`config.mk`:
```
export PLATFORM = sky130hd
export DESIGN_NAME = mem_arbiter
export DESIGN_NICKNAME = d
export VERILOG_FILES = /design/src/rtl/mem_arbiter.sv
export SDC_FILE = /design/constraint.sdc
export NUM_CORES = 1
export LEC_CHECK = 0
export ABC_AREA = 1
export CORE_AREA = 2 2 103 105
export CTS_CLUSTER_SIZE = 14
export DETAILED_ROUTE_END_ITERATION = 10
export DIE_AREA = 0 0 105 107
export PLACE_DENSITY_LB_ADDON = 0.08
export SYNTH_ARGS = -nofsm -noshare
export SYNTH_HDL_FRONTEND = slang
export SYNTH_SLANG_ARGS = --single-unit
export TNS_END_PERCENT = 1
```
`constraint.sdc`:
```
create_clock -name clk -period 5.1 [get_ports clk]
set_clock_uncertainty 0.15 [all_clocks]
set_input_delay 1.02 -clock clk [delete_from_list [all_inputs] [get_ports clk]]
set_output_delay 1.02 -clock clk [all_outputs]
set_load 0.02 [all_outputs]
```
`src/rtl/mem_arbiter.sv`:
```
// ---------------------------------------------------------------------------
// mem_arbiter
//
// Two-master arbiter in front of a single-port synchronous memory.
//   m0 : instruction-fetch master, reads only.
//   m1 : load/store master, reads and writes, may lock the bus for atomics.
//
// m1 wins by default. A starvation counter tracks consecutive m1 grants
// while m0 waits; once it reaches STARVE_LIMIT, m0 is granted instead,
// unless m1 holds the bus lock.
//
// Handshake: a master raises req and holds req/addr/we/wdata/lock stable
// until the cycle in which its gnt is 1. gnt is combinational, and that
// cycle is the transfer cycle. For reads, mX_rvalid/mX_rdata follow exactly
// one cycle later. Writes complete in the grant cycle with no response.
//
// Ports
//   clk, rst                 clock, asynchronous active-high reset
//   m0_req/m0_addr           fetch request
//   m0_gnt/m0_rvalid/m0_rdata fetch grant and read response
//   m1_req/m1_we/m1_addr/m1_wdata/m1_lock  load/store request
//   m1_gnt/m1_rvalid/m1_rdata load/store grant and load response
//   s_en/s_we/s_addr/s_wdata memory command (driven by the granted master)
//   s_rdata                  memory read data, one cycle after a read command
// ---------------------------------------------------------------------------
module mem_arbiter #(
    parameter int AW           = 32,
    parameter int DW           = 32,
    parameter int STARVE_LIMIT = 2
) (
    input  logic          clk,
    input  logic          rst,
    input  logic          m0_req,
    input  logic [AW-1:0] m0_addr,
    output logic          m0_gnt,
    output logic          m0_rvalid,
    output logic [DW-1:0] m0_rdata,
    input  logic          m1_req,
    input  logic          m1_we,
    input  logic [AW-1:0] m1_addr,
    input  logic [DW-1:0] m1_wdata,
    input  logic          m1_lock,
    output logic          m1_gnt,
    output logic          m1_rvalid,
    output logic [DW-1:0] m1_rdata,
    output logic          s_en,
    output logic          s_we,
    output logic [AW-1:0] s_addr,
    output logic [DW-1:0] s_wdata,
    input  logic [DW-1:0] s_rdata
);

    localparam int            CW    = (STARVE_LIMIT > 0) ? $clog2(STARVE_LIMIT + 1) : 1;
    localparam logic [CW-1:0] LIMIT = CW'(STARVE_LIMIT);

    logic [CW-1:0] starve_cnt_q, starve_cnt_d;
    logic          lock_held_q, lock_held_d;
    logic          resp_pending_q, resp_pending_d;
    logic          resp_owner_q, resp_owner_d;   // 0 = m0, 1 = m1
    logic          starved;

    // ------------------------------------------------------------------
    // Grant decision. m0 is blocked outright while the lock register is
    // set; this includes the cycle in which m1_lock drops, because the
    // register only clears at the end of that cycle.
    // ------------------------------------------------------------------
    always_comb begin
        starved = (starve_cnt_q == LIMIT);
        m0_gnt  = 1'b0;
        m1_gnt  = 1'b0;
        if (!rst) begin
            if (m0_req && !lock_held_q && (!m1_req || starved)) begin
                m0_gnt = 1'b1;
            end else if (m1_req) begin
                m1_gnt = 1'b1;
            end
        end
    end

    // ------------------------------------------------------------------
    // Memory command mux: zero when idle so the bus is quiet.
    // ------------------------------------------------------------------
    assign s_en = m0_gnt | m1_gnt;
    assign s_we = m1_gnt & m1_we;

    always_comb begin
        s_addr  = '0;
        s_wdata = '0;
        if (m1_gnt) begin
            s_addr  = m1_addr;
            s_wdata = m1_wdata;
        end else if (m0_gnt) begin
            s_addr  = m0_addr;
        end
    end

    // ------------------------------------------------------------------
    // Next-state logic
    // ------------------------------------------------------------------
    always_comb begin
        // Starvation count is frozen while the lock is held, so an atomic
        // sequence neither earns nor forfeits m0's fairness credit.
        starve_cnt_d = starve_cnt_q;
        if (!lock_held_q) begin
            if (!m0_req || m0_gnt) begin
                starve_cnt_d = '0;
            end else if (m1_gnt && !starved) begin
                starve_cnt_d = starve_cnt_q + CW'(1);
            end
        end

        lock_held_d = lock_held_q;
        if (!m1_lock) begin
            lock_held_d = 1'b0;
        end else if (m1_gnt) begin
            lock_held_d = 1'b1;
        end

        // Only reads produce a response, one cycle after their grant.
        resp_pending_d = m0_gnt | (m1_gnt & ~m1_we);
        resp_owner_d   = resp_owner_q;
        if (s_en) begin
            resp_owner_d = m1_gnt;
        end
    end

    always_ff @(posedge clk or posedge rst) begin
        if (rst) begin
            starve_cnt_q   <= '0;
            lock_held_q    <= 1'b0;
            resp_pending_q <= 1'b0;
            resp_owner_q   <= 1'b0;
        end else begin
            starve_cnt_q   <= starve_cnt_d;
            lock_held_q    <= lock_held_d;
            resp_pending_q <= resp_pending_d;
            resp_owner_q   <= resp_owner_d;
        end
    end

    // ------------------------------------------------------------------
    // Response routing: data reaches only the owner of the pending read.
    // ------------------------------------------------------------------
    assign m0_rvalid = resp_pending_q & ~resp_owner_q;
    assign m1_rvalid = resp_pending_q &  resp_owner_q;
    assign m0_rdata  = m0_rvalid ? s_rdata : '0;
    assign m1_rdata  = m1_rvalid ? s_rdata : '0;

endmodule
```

+---+

● **Problem statement**
Search the entries above for the word "holds" and copy each line where it appears.

● **Solved exercise**
// unless m1 holds the bus lock.
// Handshake: a master raises req and holds req/addr/we/wdata/lock stable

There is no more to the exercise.